_EXERCISE DIRECTIONS_
The entries are to be written out again with no differences.

(Saved data entries)

□ □ □

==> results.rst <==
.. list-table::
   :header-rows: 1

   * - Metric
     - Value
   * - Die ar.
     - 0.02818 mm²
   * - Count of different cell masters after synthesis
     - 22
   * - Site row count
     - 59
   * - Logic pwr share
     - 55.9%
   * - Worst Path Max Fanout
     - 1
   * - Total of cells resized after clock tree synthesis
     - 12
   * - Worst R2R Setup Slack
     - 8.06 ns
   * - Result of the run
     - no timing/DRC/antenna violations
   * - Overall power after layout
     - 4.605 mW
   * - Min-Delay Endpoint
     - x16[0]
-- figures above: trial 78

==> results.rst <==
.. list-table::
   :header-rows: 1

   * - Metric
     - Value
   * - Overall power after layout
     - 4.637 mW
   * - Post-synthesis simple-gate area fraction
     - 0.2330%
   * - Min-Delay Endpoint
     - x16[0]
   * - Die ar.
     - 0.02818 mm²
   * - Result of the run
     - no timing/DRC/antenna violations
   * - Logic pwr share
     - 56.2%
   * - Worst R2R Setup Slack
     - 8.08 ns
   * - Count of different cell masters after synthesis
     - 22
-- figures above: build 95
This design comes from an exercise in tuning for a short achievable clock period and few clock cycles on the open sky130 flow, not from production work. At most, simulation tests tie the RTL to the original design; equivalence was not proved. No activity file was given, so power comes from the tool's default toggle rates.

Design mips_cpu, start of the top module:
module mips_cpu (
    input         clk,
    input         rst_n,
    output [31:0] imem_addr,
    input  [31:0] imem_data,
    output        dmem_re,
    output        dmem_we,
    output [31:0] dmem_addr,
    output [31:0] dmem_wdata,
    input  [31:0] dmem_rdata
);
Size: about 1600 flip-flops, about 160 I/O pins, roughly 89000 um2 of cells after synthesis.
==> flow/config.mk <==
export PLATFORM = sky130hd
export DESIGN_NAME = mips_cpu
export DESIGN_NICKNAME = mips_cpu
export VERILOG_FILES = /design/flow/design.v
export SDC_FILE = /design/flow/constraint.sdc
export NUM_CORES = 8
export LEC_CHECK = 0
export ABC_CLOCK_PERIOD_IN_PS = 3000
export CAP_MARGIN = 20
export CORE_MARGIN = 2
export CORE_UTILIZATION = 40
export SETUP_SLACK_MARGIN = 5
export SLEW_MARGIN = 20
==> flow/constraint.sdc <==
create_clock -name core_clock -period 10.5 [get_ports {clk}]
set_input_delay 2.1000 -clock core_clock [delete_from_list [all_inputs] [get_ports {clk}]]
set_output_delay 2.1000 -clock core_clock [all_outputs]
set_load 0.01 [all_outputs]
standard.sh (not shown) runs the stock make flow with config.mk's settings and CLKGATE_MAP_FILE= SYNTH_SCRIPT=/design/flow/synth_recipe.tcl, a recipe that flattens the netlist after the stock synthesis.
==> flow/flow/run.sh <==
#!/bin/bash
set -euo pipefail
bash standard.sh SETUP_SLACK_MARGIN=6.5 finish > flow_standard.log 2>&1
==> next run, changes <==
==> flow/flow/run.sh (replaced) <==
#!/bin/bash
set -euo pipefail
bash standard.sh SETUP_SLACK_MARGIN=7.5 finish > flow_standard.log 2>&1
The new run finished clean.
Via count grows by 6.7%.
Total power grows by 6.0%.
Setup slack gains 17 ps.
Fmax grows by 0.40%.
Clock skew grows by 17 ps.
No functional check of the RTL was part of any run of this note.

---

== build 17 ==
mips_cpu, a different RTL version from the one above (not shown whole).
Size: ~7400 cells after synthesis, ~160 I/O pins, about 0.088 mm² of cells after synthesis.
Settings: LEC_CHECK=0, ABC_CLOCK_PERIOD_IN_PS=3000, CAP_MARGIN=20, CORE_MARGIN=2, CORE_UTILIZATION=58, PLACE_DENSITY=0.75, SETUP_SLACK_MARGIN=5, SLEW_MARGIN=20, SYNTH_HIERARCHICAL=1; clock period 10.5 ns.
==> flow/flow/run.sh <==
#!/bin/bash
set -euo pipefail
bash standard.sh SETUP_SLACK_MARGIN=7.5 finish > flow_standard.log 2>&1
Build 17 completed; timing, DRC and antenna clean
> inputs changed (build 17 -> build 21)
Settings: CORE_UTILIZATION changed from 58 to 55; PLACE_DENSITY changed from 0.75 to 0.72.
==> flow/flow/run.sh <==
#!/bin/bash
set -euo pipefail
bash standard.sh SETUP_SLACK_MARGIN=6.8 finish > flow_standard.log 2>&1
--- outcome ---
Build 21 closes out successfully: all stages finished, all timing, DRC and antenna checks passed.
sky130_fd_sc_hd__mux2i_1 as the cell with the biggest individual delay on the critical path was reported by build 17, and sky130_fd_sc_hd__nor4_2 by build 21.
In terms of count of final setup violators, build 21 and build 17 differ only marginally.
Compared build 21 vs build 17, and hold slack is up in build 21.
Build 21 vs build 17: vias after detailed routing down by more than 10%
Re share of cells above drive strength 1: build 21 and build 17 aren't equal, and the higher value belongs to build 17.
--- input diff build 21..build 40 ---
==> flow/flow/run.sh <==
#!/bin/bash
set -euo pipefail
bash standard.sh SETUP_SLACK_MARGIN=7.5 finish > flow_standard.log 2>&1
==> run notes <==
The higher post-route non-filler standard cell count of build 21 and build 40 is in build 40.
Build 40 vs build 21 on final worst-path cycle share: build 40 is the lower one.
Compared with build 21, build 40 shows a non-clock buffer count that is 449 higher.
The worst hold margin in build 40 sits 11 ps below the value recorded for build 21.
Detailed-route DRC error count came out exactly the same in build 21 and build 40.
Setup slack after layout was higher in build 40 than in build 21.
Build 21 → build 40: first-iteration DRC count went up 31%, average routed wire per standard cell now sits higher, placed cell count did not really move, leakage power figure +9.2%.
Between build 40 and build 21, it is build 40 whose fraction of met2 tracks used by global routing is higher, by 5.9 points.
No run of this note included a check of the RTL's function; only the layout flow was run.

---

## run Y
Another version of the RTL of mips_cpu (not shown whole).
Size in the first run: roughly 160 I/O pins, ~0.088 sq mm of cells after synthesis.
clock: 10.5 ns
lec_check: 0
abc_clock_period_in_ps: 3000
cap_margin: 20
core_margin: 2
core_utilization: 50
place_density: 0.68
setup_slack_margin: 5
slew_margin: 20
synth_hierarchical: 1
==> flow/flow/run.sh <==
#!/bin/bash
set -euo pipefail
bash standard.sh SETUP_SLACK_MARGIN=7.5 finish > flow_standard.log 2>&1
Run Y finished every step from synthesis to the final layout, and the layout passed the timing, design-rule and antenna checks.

□ □ □

_RESPONSE TO THIS TASK_
==> results.rst <==
.. list-table::
   :header-rows: 1

   * - Metric
     - Value
   * - Die ar.
     - 0.02818 mm²
   * - Count of different cell masters after synthesis
     - 22
   * - Site row count
     - 59
   * - Logic pwr share
     - 55.9%
   * - Worst Path Max Fanout
     - 1
   * - Total of cells resized after clock tree synthesis
     - 12
   * - Worst R2R Setup Slack
     - 8.06 ns
   * - Result of the run
     - no timing/DRC/antenna violations
   * - Overall power after layout
     - 4.605 mW
   * - Min-Delay Endpoint
     - x16[0]
-- figures above: trial 78

==> results.rst <==
.. list-table::
   :header-rows: 1

   * - Metric
     - Value
   * - Overall power after layout
     - 4.637 mW
   * - Post-synthesis simple-gate area fraction
     - 0.2330%
   * - Min-Delay Endpoint
     - x16[0]
   * - Die ar.
     - 0.02818 mm²
   * - Result of the run
     - no timing/DRC/antenna violations
   * - Logic pwr share
     - 56.2%
   * - Worst R2R Setup Slack
     - 8.08 ns
   * - Count of different cell masters after synthesis
     - 22
-- figures above: build 95
This design comes from an exercise in tuning for a short achievable clock period and few clock cycles on the open sky130 flow, not from production work. At most, simulation tests tie the RTL to the original design; equivalence was not proved. No activity file was given, so power comes from the tool's default toggle rates.

Design mips_cpu, start of the top module:
module mips_cpu (
    input         clk,
    input         rst_n,
    output [31:0] imem_addr,
    input  [31:0] imem_data,
    output        dmem_re,
    output        dmem_we,
    output [31:0] dmem_addr,
    output [31:0] dmem_wdata,
    input  [31:0] dmem_rdata
);
Size: about 1600 flip-flops, about 160 I/O pins, roughly 89000 um2 of cells after synthesis.
==> flow/config.mk <==
export PLATFORM = sky130hd
export DESIGN_NAME = mips_cpu
export DESIGN_NICKNAME = mips_cpu
export VERILOG_FILES = /design/flow/design.v
export SDC_FILE = /design/flow/constraint.sdc
export NUM_CORES = 8
export LEC_CHECK = 0
export ABC_CLOCK_PERIOD_IN_PS = 3000
export CAP_MARGIN = 20
export CORE_MARGIN = 2
export CORE_UTILIZATION = 40
export SETUP_SLACK_MARGIN = 5
export SLEW_MARGIN = 20
==> flow/constraint.sdc <==
create_clock -name core_clock -period 10.5 [get_ports {clk}]
set_input_delay 2.1000 -clock core_clock [delete_from_list [all_inputs] [get_ports {clk}]]
set_output_delay 2.1000 -clock core_clock [all_outputs]
set_load 0.01 [all_outputs]
standard.sh (not shown) runs the stock make flow with config.mk's settings and CLKGATE_MAP_FILE= SYNTH_SCRIPT=/design/flow/synth_recipe.tcl, a recipe that flattens the netlist after the stock synthesis.
==> flow/flow/run.sh <==
#!/bin/bash
set -euo pipefail
bash standard.sh SETUP_SLACK_MARGIN=6.5 finish > flow_standard.log 2>&1
==> next run, changes <==
==> flow/flow/run.sh (replaced) <==
#!/bin/bash
set -euo pipefail
bash standard.sh SETUP_SLACK_MARGIN=7.5 finish > flow_standard.log 2>&1
The new run finished clean.
Via count grows by 6.7%.
Total power grows by 6.0%.
Setup slack gains 17 ps.
Fmax grows by 0.40%.
Clock skew grows by 17 ps.
No functional check of the RTL was part of any run of this note.

---

== build 17 ==
mips_cpu, a different RTL version from the one above (not shown whole).
Size: ~7400 cells after synthesis, ~160 I/O pins, about 0.088 mm² of cells after synthesis.
Settings: LEC_CHECK=0, ABC_CLOCK_PERIOD_IN_PS=3000, CAP_MARGIN=20, CORE_MARGIN=2, CORE_UTILIZATION=58, PLACE_DENSITY=0.75, SETUP_SLACK_MARGIN=5, SLEW_MARGIN=20, SYNTH_HIERARCHICAL=1; clock period 10.5 ns.
==> flow/flow/run.sh <==
#!/bin/bash
set -euo pipefail
bash standard.sh SETUP_SLACK_MARGIN=7.5 finish > flow_standard.log 2>&1
Build 17 completed; timing, DRC and antenna clean
> inputs changed (build 17 -> build 21)
Settings: CORE_UTILIZATION changed from 58 to 55; PLACE_DENSITY changed from 0.75 to 0.72.
==> flow/flow/run.sh <==
#!/bin/bash
set -euo pipefail
bash standard.sh SETUP_SLACK_MARGIN=6.8 finish > flow_standard.log 2>&1
--- outcome ---
Build 21 closes out successfully: all stages finished, all timing, DRC and antenna checks passed.
sky130_fd_sc_hd__mux2i_1 as the cell with the biggest individual delay on the critical path was reported by build 17, and sky130_fd_sc_hd__nor4_2 by build 21.
In terms of count of final setup violators, build 21 and build 17 differ only marginally.
Compared build 21 vs build 17, and hold slack is up in build 21.
Build 21 vs build 17: vias after detailed routing down by more than 10%
Re share of cells above drive strength 1: build 21 and build 17 aren't equal, and the higher value belongs to build 17.
--- input diff build 21..build 40 ---
==> flow/flow/run.sh <==
#!/bin/bash
set -euo pipefail
bash standard.sh SETUP_SLACK_MARGIN=7.5 finish > flow_standard.log 2>&1
==> run notes <==
The higher post-route non-filler standard cell count of build 21 and build 40 is in build 40.
Build 40 vs build 21 on final worst-path cycle share: build 40 is the lower one.
Compared with build 21, build 40 shows a non-clock buffer count that is 449 higher.
The worst hold margin in build 40 sits 11 ps below the value recorded for build 21.
Detailed-route DRC error count came out exactly the same in build 21 and build 40.
Setup slack after layout was higher in build 40 than in build 21.
Build 21 → build 40: first-iteration DRC count went up 31%, average routed wire per standard cell now sits higher, placed cell count did not really move, leakage power figure +9.2%.
Between build 40 and build 21, it is build 40 whose fraction of met2 tracks used by global routing is higher, by 5.9 points.
No run of this note included a check of the RTL's function; only the layout flow was run.

---

## run Y
Another version of the RTL of mips_cpu (not shown whole).
Size in the first run: roughly 160 I/O pins, ~0.088 sq mm of cells after synthesis.
clock: 10.5 ns
lec_check: 0
abc_clock_period_in_ps: 3000
cap_margin: 20
core_margin: 2
core_utilization: 50
place_density: 0.68
setup_slack_margin: 5
slew_margin: 20
synth_hierarchical: 1
==> flow/flow/run.sh <==
#!/bin/bash
set -euo pipefail
bash standard.sh SETUP_SLACK_MARGIN=7.5 finish > flow_standard.log 2>&1
Run Y finished every step from synthesis to the final layout, and the layout passed the timing, design-rule and antenna checks.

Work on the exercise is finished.